▶ _Exercise_
In the records below, find each line holding the word "config" and copy it.

▶ _Dataset content_

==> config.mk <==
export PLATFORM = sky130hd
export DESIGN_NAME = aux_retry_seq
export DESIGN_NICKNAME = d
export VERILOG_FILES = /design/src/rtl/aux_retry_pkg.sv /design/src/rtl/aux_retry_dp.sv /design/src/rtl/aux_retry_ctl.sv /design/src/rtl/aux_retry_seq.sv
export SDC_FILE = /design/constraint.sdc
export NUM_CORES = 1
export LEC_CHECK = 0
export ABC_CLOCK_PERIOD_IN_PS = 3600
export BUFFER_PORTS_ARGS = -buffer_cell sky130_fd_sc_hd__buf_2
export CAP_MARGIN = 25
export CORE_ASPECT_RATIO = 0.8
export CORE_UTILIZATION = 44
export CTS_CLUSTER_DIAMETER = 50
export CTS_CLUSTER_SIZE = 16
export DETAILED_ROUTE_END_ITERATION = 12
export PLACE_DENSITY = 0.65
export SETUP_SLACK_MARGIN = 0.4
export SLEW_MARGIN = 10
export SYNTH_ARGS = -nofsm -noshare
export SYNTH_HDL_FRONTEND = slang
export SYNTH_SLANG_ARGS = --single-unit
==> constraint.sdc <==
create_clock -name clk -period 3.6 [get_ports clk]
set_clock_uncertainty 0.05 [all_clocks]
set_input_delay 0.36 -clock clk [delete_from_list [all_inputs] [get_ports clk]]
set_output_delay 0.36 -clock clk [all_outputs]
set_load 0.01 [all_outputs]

---

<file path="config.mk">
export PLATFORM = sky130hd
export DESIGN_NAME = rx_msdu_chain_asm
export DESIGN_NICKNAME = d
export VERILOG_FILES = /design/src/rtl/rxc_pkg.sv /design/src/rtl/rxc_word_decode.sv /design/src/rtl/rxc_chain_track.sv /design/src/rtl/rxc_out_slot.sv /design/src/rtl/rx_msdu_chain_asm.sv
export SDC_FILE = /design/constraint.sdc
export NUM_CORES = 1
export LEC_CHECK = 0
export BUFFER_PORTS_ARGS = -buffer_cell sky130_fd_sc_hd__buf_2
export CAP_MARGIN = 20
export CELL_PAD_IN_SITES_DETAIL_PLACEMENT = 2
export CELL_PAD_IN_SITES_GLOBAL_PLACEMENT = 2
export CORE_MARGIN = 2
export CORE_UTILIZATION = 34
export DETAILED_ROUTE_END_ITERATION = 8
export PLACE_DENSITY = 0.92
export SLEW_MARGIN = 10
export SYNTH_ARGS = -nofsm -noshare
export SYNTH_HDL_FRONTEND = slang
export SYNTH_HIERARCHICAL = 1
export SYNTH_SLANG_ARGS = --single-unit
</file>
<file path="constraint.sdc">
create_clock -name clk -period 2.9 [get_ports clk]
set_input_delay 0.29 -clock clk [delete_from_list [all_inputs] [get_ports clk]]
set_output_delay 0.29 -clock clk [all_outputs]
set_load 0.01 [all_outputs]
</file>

...

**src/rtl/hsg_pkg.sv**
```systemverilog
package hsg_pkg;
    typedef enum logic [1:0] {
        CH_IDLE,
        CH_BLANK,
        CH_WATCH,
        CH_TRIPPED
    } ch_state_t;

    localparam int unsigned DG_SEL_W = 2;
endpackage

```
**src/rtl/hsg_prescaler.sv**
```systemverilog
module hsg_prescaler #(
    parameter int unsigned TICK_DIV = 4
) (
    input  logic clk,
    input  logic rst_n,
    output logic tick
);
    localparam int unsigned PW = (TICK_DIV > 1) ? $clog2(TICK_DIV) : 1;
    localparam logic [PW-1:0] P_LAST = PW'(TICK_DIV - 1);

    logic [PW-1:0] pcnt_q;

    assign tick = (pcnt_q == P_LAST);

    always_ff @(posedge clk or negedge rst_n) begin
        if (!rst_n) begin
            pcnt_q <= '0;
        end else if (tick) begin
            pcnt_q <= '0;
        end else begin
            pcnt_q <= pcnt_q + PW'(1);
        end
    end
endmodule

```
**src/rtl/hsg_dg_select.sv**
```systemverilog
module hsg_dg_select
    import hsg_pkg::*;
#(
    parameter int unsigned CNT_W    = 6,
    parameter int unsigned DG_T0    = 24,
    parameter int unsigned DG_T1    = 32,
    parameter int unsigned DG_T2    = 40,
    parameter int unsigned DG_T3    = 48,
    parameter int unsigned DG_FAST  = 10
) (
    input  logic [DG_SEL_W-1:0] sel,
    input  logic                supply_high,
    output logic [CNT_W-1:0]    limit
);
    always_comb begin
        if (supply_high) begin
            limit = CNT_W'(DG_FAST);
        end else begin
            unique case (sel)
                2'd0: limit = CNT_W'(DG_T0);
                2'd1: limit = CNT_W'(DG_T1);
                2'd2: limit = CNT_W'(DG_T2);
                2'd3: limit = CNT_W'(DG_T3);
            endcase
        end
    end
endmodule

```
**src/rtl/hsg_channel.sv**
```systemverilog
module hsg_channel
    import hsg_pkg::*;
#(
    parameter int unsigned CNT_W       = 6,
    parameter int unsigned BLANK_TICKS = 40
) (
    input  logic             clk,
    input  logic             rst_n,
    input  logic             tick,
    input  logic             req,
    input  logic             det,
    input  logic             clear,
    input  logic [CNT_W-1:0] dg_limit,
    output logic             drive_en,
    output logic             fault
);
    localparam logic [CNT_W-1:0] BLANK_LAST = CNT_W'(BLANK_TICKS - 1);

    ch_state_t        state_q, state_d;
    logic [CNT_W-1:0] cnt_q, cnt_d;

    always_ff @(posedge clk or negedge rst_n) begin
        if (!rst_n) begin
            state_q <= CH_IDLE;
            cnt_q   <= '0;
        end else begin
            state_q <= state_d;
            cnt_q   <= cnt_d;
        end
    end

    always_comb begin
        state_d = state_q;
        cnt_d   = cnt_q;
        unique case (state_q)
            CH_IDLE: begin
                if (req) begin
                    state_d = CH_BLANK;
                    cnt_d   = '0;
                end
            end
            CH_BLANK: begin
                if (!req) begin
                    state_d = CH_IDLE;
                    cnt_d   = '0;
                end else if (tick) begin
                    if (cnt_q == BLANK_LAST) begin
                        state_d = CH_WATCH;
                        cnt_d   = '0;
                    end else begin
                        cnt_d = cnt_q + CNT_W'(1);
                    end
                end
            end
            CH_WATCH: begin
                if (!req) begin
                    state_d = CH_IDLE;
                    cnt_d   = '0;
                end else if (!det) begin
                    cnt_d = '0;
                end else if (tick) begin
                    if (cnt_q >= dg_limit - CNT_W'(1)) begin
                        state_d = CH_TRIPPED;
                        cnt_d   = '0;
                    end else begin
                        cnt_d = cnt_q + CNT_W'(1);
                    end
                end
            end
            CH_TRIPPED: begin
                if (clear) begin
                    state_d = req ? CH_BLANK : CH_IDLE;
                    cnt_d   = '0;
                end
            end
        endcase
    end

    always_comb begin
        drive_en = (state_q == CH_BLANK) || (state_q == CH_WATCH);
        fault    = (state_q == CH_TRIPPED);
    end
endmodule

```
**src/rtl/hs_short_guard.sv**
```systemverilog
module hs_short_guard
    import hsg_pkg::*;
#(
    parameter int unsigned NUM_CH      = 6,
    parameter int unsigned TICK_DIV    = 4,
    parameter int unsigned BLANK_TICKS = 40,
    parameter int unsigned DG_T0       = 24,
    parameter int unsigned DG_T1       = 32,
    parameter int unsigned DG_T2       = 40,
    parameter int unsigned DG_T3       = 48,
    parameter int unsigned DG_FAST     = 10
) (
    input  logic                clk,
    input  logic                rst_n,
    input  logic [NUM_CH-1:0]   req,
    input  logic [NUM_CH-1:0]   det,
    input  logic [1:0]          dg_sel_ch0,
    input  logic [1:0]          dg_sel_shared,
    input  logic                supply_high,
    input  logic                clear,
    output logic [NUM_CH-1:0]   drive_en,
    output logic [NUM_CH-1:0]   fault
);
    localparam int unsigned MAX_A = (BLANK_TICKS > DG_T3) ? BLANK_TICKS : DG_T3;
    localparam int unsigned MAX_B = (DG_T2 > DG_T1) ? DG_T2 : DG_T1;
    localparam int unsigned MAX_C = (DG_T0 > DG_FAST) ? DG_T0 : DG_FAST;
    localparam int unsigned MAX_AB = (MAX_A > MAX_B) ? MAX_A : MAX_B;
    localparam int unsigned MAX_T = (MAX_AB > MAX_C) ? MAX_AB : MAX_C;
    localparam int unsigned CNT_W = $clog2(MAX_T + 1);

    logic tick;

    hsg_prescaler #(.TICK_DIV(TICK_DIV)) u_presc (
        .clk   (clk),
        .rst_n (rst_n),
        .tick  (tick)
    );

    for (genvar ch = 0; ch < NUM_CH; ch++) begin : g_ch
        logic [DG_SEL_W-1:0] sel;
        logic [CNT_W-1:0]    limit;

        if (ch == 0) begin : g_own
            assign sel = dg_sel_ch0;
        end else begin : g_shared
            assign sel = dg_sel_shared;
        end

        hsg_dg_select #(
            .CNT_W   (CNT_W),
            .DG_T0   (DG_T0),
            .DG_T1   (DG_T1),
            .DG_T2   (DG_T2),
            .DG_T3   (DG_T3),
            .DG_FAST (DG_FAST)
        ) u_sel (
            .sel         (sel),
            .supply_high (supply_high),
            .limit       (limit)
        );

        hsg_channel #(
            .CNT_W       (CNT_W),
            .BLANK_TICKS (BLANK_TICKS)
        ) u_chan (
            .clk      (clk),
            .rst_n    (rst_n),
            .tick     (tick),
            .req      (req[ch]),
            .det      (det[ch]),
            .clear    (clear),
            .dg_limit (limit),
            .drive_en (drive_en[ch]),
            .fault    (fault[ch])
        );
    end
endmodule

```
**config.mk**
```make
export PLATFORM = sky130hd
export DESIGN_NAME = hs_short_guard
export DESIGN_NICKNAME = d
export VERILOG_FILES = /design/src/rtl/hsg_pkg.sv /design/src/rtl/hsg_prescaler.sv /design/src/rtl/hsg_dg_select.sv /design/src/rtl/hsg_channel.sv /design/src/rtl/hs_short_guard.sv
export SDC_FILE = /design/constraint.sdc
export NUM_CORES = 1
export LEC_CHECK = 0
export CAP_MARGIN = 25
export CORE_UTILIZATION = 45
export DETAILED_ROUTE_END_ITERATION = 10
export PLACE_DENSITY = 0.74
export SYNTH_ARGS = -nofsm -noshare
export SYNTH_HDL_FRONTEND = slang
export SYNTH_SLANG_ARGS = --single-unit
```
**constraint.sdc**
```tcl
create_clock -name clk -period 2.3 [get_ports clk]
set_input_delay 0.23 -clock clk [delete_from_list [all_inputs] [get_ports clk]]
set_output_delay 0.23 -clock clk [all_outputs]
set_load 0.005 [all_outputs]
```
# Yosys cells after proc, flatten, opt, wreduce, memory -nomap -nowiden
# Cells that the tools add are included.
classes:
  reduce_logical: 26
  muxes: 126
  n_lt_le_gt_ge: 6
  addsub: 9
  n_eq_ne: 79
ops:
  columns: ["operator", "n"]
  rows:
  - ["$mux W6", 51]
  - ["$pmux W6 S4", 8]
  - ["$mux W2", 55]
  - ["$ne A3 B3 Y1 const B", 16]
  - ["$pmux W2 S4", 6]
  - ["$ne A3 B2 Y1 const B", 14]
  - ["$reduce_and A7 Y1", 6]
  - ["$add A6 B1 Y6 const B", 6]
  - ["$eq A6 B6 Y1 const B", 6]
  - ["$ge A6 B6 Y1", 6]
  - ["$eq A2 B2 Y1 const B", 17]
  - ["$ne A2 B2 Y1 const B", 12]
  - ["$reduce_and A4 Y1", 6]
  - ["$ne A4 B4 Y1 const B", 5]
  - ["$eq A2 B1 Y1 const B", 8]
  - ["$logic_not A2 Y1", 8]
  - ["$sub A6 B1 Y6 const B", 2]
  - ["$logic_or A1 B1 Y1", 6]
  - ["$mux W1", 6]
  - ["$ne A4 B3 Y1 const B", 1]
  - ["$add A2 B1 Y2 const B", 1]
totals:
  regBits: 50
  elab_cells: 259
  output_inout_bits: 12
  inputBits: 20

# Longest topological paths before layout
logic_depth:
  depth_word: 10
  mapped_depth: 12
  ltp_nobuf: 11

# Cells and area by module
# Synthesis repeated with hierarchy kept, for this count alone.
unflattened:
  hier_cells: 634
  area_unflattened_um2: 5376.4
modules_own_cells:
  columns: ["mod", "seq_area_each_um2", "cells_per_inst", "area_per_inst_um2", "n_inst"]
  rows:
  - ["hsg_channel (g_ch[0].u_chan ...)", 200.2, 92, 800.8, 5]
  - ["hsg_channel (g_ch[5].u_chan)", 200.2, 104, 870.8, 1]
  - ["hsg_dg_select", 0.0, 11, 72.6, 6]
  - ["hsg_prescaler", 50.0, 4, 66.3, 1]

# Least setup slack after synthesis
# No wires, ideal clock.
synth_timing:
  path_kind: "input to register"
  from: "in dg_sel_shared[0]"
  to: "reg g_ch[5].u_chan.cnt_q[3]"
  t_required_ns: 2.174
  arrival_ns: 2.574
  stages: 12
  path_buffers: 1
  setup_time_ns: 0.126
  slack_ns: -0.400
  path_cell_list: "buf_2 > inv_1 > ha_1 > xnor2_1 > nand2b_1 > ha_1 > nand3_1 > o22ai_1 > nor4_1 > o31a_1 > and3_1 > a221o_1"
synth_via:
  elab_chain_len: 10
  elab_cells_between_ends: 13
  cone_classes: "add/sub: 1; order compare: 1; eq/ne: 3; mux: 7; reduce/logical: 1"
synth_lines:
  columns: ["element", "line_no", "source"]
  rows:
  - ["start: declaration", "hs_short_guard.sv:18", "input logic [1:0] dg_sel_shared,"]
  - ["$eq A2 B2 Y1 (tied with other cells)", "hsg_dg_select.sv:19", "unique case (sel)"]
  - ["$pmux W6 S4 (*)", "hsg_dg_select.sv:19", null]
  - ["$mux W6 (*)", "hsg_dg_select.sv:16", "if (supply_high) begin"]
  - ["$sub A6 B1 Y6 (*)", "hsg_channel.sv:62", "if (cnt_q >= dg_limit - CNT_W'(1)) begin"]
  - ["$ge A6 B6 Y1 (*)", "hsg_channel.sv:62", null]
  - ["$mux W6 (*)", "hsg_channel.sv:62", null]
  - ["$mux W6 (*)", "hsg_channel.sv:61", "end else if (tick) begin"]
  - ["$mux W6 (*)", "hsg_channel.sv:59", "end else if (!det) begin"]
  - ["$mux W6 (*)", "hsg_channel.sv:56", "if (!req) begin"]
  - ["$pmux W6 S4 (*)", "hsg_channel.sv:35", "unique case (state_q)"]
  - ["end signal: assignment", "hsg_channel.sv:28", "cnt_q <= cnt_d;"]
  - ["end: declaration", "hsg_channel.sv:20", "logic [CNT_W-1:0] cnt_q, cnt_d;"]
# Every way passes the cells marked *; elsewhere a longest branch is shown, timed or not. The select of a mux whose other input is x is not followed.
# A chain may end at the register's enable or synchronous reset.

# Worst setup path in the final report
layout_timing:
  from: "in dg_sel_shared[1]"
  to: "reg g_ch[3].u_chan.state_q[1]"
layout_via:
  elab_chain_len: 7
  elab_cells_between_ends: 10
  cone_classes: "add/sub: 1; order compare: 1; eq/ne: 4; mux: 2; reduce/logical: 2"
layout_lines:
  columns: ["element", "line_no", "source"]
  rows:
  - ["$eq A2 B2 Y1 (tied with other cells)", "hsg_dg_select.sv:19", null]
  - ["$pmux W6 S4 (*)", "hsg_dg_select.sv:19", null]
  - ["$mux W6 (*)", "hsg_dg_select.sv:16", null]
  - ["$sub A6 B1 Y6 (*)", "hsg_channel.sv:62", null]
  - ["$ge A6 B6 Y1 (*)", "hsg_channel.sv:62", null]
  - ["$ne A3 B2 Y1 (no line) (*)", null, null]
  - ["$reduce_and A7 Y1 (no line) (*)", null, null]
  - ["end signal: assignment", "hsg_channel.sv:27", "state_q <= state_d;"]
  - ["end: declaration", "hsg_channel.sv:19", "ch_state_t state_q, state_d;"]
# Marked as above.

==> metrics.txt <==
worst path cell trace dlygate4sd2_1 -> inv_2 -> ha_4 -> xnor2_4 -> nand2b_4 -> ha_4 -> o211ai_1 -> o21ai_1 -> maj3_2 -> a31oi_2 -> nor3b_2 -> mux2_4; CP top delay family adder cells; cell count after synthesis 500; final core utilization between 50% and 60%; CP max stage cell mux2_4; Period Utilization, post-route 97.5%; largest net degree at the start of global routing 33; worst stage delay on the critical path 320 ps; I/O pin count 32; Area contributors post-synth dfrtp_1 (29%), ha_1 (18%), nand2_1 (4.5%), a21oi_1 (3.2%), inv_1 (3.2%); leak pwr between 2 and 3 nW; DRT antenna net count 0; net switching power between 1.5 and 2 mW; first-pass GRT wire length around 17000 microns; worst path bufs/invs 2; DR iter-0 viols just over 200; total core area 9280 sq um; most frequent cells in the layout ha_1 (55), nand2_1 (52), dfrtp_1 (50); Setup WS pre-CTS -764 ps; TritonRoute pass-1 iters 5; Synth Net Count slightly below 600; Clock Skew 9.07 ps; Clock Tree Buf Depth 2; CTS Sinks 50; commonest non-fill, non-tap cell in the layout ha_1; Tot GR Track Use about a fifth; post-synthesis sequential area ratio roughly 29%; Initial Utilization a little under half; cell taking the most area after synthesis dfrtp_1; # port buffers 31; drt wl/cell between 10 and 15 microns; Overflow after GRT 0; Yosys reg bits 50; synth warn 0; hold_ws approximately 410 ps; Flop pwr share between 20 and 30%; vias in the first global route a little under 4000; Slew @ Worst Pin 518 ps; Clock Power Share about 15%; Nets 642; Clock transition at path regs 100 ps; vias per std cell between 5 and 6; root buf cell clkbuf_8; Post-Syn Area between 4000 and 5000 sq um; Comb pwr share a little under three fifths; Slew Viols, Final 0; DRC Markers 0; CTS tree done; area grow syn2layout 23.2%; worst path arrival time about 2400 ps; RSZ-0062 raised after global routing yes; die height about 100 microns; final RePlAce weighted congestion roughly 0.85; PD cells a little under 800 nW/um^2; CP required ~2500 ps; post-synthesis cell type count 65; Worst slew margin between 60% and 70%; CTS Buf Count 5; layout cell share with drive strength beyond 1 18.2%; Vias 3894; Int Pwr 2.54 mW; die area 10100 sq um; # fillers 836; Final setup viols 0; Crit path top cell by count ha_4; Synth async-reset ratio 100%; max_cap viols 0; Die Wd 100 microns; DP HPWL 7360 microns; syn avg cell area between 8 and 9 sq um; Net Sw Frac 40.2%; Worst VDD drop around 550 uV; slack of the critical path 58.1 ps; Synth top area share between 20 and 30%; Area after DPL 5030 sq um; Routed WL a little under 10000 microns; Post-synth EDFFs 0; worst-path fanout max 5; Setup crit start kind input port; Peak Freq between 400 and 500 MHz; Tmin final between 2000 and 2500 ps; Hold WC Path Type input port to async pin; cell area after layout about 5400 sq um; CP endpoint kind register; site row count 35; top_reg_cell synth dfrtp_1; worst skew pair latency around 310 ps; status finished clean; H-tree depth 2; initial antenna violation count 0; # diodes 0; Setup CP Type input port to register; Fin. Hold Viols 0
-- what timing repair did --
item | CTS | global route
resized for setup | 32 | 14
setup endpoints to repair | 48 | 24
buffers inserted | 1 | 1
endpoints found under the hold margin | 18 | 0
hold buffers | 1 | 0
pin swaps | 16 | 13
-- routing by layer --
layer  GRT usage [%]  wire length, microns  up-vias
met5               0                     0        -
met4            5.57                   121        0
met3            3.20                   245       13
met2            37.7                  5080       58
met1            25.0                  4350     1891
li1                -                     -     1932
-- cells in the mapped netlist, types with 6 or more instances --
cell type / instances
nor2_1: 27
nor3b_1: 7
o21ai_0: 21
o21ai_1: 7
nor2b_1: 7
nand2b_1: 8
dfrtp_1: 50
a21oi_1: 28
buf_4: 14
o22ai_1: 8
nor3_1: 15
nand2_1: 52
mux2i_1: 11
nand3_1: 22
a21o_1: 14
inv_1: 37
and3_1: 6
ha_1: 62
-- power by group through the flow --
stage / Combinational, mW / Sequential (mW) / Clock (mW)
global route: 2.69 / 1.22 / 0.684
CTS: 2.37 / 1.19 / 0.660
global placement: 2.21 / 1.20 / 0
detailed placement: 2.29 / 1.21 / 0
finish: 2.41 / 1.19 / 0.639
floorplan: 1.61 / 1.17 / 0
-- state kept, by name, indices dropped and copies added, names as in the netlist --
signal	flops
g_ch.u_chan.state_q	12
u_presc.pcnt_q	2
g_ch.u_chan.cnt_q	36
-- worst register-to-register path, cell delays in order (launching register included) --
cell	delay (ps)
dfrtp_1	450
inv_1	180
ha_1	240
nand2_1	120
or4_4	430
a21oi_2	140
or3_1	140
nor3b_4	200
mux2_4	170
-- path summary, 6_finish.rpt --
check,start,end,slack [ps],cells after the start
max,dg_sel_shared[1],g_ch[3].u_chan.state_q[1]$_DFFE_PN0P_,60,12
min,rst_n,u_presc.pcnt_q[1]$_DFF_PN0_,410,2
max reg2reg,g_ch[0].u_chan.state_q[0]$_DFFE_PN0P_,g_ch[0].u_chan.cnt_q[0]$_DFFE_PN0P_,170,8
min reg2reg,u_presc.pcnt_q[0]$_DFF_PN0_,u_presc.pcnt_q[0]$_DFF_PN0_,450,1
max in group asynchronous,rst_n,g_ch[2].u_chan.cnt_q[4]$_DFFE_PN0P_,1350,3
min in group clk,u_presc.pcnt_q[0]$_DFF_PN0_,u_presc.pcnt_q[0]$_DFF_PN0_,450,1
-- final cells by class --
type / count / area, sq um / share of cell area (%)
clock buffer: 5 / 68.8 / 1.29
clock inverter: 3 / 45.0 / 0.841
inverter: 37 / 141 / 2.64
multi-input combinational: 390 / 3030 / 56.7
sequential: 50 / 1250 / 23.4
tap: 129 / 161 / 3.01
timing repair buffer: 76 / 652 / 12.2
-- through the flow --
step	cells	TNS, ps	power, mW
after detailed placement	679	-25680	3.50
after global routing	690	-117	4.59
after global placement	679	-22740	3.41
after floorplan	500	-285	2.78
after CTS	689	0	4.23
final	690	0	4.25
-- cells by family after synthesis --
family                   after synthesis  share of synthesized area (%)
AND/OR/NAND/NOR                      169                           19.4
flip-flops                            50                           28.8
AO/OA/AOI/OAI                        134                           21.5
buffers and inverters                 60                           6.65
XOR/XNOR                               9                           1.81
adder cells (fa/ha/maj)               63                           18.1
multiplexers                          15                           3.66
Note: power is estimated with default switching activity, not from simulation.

▶ _Exercise output_
==> config.mk <==
<file path="config.mk">
**config.mk**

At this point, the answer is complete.